■ Dataset records:
^^^^
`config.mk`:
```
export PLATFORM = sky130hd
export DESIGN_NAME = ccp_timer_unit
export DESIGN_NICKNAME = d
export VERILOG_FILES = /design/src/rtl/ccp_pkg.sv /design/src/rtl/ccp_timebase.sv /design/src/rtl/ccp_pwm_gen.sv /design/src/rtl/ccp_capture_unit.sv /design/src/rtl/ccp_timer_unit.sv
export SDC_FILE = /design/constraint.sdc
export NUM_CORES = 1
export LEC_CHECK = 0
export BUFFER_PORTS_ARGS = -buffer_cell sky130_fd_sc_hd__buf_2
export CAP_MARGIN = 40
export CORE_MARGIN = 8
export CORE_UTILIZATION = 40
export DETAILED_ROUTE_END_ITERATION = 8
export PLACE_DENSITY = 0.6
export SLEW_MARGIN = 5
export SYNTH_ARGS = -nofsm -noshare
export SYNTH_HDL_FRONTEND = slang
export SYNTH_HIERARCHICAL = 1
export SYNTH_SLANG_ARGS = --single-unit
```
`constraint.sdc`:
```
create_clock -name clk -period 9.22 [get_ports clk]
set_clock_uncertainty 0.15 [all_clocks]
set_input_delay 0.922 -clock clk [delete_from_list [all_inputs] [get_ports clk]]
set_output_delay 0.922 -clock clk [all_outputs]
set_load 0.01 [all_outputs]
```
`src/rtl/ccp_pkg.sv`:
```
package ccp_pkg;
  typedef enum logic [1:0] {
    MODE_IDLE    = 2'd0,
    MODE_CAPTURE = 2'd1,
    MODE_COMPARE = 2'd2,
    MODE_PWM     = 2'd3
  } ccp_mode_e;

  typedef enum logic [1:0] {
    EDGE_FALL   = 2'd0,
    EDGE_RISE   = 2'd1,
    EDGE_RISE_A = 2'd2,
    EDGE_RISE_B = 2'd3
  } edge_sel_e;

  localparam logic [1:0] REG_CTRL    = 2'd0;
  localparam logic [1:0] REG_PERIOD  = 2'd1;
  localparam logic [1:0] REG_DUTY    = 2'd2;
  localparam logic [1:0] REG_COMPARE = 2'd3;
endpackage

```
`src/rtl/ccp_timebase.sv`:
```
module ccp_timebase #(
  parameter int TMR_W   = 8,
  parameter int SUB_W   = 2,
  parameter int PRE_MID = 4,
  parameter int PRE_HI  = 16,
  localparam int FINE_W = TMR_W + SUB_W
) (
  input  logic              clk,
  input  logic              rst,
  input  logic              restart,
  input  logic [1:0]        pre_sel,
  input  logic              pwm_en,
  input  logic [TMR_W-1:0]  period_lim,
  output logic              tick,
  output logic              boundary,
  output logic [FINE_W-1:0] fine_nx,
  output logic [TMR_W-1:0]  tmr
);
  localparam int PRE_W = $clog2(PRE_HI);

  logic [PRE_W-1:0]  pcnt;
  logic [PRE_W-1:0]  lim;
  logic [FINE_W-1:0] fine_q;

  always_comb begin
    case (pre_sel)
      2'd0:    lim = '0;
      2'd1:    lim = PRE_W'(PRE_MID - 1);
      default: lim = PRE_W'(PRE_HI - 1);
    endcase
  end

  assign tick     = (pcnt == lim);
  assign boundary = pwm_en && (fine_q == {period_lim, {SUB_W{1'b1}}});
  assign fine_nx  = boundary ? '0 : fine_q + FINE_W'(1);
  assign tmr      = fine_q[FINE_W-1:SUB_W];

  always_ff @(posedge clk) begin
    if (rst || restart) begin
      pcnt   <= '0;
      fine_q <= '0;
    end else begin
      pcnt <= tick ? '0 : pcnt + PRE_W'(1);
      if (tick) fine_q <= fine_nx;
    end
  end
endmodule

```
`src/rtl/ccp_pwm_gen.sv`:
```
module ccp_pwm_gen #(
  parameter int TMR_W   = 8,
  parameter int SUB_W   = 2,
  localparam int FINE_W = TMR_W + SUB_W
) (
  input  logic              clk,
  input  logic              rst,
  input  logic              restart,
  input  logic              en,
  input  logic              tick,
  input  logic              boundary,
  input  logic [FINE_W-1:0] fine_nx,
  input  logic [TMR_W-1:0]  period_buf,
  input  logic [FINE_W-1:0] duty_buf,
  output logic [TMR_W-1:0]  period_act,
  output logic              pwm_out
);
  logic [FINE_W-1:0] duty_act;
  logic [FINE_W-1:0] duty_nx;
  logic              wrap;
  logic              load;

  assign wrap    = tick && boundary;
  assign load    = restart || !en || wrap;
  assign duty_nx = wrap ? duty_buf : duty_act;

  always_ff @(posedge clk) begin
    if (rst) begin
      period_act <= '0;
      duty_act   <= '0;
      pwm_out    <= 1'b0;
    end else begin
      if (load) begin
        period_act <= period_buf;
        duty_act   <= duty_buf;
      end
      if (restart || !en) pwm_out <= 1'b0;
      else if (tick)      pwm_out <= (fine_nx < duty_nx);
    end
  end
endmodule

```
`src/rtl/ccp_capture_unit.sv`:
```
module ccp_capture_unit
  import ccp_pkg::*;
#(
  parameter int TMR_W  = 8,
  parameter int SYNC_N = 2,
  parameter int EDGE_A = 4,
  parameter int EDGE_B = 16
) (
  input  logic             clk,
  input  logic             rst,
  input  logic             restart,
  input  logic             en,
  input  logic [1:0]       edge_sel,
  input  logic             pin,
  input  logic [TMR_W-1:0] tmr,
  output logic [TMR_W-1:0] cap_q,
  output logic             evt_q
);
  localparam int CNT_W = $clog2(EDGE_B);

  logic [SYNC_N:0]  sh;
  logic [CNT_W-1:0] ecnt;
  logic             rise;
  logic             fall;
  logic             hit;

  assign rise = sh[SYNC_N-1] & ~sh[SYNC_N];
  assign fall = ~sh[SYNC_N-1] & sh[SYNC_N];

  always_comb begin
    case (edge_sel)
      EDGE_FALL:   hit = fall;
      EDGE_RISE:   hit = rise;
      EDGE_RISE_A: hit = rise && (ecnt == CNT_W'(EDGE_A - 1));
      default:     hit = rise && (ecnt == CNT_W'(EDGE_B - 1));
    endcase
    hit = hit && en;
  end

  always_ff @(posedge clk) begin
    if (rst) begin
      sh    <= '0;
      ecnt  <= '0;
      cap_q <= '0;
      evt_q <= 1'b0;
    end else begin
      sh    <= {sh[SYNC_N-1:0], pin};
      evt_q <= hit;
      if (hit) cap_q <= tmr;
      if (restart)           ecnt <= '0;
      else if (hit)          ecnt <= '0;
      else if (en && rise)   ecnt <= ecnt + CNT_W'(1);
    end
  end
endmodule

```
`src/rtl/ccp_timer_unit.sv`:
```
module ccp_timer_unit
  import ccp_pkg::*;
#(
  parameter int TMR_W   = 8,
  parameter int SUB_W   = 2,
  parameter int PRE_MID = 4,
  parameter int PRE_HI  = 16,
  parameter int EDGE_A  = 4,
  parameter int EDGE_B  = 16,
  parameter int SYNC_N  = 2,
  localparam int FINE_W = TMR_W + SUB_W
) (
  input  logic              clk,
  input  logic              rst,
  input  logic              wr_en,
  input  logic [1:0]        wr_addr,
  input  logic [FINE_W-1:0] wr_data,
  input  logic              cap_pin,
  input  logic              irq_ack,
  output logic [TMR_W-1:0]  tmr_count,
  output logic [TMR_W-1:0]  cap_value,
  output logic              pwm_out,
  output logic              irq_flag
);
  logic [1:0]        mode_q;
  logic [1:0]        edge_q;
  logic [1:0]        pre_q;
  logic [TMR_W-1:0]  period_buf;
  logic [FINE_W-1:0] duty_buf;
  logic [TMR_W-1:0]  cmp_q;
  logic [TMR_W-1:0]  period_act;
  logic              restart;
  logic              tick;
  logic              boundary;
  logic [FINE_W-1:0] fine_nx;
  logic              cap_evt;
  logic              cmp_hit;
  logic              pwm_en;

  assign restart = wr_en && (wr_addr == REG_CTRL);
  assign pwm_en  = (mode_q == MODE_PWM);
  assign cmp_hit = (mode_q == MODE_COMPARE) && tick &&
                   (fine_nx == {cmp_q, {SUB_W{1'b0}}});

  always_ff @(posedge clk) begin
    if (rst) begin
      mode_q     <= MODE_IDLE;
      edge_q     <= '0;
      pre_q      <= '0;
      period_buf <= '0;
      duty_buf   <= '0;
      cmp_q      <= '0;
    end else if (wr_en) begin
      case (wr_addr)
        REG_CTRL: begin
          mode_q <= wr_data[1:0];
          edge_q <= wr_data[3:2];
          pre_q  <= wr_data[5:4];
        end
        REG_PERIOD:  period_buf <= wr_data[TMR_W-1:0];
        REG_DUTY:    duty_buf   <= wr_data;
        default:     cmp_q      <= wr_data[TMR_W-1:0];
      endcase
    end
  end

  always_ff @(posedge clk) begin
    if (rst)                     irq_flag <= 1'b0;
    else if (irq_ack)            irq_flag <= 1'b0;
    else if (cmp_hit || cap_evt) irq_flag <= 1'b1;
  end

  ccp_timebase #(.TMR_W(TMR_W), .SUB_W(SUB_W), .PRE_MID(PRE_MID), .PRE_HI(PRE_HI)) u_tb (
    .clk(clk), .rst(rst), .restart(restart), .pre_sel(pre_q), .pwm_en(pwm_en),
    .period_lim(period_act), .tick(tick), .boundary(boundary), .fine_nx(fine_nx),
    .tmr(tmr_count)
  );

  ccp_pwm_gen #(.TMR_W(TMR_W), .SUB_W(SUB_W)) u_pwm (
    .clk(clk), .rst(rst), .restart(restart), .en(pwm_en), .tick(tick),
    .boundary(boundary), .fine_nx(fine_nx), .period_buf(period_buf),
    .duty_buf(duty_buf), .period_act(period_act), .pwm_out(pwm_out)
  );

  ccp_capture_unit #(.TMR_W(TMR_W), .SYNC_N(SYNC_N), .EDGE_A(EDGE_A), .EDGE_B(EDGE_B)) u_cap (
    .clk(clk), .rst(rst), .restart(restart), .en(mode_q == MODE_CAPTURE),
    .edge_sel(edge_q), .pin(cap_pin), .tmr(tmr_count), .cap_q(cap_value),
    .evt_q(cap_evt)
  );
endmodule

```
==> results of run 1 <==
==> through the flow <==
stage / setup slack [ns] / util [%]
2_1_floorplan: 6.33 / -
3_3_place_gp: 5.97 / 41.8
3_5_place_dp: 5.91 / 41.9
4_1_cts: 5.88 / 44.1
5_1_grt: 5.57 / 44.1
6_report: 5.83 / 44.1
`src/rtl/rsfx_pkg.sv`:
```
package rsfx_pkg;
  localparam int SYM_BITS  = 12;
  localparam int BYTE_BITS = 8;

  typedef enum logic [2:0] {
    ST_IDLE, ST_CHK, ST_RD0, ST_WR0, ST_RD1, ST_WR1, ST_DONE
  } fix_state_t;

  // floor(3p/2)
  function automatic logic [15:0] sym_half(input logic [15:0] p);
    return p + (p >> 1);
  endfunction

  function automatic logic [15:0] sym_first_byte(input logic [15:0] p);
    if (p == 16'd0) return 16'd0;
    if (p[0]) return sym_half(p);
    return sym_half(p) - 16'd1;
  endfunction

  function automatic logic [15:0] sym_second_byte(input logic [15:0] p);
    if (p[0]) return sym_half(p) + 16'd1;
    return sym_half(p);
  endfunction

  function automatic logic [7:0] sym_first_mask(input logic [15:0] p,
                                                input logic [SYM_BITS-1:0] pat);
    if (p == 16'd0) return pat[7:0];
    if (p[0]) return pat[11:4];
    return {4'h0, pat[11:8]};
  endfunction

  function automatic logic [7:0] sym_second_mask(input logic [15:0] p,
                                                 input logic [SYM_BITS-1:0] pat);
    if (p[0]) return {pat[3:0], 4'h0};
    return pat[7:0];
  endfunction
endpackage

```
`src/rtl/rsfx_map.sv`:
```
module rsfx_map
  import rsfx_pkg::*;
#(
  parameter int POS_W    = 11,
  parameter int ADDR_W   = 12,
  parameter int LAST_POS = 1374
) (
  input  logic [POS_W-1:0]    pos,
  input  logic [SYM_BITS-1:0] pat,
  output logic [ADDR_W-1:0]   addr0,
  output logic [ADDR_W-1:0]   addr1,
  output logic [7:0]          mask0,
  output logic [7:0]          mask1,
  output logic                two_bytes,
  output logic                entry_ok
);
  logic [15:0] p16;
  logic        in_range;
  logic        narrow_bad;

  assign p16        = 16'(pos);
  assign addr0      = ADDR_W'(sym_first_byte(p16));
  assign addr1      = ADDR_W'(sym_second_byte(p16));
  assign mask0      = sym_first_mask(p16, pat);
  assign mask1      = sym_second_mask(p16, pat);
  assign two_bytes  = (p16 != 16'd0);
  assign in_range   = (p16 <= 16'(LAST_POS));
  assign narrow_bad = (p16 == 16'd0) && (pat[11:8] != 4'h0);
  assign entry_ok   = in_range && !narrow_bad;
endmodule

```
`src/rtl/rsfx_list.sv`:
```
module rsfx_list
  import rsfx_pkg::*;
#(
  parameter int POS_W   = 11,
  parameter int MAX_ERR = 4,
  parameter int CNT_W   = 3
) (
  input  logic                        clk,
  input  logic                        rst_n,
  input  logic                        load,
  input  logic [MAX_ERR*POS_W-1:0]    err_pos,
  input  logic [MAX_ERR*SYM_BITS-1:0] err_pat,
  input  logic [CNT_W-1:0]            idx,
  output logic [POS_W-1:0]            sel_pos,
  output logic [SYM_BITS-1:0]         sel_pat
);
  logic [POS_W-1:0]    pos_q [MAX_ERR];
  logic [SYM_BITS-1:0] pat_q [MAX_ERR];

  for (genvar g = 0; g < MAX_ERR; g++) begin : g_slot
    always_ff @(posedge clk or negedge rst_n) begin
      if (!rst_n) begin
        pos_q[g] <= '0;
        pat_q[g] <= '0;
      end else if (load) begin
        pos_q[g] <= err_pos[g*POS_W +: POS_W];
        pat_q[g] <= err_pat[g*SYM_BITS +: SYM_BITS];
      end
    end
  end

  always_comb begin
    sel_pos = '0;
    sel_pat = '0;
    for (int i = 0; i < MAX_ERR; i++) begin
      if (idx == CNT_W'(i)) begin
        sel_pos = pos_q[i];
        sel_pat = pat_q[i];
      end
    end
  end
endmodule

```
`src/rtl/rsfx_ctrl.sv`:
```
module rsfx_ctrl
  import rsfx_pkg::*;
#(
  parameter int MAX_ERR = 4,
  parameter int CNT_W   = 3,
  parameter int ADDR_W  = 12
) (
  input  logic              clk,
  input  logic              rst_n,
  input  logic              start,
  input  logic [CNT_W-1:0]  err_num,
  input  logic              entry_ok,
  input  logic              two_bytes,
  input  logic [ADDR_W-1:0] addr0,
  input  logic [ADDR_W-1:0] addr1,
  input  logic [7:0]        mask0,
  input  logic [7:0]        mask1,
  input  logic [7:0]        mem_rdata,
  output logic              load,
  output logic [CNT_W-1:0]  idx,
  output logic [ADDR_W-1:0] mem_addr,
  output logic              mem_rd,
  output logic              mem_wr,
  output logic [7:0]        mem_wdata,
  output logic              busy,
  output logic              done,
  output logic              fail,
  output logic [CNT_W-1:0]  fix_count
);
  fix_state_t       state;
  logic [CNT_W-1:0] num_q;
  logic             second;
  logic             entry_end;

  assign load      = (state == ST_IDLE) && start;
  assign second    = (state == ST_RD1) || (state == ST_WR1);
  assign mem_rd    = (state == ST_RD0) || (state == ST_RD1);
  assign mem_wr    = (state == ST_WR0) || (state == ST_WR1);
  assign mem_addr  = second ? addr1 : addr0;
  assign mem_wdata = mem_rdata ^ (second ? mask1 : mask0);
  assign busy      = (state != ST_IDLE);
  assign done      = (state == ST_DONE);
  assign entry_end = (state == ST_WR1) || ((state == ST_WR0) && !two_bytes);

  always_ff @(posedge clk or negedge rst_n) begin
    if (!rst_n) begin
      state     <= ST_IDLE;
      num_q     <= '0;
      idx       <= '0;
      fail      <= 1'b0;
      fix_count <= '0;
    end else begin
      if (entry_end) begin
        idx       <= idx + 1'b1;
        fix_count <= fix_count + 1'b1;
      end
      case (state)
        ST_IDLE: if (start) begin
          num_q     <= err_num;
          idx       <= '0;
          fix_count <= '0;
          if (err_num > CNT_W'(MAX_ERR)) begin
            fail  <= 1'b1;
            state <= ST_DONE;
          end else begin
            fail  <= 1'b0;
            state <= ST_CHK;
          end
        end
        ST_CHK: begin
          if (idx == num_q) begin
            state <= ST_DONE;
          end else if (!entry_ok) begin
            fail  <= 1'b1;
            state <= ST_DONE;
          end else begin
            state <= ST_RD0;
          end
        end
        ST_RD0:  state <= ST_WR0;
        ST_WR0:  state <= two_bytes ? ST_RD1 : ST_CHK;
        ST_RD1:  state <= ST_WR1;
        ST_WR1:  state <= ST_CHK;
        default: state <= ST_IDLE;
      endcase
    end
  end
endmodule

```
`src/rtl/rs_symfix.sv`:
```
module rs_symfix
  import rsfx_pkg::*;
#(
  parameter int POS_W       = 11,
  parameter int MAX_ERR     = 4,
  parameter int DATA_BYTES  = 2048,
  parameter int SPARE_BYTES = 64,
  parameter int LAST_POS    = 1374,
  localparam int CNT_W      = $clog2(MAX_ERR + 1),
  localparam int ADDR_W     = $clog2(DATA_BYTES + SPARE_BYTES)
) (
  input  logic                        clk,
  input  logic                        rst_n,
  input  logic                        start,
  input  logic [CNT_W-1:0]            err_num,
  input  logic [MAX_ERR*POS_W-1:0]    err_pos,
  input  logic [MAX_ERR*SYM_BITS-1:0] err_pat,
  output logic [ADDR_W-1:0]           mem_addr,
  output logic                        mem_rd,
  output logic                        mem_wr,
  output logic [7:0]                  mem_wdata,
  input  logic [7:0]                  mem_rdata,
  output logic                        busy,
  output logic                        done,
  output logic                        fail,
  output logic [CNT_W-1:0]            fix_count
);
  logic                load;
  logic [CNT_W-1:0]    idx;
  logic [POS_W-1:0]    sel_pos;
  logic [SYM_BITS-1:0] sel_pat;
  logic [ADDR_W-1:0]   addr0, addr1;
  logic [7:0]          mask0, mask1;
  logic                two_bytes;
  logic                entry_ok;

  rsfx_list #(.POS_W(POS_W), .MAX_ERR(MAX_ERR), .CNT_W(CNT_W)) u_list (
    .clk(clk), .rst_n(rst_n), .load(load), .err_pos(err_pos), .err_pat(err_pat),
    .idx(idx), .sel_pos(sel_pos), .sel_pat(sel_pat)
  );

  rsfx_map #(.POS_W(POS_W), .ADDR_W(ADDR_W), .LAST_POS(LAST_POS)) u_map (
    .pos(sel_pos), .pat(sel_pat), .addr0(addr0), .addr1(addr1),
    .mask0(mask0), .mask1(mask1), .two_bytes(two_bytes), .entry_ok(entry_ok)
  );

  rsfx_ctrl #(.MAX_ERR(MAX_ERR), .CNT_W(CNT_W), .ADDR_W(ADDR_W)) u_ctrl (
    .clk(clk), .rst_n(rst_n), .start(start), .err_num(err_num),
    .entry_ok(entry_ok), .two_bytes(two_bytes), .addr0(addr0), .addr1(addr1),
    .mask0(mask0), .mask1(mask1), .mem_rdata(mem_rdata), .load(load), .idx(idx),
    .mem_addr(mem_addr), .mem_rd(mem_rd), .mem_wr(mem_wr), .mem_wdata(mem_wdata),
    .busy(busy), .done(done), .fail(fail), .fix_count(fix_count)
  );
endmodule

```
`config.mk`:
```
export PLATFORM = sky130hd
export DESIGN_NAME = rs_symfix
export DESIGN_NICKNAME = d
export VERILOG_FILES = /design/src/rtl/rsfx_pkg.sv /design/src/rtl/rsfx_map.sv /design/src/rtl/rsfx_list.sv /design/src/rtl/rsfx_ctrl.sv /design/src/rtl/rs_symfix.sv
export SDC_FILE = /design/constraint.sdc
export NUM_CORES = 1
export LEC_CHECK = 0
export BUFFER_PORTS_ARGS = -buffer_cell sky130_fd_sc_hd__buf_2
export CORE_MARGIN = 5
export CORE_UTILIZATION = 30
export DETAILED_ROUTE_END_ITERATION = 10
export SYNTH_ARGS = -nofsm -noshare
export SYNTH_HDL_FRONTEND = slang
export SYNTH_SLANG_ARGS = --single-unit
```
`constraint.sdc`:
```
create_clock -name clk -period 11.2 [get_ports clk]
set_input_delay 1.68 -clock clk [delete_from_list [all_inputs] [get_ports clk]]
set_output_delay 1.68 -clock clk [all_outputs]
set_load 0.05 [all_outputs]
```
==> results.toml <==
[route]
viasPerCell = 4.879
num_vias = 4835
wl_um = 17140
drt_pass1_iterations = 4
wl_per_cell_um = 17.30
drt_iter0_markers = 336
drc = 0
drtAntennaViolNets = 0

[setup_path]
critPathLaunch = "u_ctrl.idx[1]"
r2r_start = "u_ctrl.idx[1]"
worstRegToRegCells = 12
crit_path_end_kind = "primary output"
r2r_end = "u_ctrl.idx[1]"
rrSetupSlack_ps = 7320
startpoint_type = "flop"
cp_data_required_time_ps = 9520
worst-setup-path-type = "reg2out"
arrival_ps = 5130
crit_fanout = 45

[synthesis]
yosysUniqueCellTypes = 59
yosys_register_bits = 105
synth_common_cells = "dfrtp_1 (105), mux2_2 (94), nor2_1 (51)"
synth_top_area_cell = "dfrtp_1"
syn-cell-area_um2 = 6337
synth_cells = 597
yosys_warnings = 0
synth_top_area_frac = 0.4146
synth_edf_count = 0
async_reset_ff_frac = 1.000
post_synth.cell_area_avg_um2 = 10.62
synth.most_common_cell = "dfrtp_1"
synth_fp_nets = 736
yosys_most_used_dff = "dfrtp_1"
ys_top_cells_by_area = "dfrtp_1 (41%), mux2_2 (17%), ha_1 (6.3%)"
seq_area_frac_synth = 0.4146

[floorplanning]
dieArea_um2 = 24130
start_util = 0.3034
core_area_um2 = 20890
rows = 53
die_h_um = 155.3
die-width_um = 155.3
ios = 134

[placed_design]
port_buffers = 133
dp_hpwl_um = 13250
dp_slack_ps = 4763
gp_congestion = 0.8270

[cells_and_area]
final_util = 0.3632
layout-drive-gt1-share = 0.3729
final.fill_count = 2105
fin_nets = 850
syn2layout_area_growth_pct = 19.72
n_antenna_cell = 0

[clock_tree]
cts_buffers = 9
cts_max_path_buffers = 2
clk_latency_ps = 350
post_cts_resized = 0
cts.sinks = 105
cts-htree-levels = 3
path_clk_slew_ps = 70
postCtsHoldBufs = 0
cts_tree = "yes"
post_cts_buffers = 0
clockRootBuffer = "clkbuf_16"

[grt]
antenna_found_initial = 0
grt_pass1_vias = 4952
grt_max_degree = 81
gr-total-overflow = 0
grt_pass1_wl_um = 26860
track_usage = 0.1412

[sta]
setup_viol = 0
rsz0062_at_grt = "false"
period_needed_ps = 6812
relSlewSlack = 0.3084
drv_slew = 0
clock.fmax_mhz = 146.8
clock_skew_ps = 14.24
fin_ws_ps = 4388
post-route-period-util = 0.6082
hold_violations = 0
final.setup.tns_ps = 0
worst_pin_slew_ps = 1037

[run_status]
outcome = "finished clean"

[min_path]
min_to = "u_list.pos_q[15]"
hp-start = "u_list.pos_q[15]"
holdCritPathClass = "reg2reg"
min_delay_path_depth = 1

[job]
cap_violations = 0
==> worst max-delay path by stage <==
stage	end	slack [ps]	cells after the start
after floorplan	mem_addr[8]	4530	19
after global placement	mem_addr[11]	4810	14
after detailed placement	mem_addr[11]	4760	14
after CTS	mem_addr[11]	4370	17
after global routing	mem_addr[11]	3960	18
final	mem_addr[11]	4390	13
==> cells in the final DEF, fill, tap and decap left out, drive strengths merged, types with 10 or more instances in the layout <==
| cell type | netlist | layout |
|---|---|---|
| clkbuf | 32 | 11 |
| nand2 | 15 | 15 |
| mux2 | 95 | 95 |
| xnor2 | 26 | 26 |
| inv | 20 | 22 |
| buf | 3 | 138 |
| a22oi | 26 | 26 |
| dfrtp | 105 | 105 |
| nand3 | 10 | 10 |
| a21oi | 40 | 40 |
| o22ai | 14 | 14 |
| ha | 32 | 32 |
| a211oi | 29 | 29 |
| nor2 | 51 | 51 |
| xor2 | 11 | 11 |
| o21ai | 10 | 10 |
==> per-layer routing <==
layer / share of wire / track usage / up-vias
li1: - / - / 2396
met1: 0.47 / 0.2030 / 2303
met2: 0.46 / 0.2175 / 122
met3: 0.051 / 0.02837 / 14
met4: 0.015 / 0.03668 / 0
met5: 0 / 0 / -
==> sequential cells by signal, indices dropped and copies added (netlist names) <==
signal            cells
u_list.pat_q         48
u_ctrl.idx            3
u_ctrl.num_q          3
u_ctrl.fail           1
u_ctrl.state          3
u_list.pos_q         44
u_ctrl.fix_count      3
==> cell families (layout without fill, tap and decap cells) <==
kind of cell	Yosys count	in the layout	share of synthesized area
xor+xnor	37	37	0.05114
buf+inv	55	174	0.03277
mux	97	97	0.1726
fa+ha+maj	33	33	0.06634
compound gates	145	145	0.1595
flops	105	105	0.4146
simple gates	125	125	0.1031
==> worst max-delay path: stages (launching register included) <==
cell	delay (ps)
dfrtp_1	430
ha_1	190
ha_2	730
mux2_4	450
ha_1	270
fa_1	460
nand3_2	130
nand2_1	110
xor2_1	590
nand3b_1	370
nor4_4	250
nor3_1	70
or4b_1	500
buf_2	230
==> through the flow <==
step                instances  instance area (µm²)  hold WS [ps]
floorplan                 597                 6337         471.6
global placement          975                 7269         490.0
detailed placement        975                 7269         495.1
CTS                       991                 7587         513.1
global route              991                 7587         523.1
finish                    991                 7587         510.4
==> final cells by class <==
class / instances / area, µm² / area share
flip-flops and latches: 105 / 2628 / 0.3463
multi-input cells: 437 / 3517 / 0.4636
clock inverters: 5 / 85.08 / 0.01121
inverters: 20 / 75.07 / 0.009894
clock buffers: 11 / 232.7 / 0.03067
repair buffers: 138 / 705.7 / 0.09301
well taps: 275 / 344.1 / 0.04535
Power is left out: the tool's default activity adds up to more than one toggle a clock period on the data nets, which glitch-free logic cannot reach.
^^^^
■ What you are asked to do:
Over the whole listing above, how many lines contain the string "automatic"? The answer is that number alone.

■ Exercise answer:
5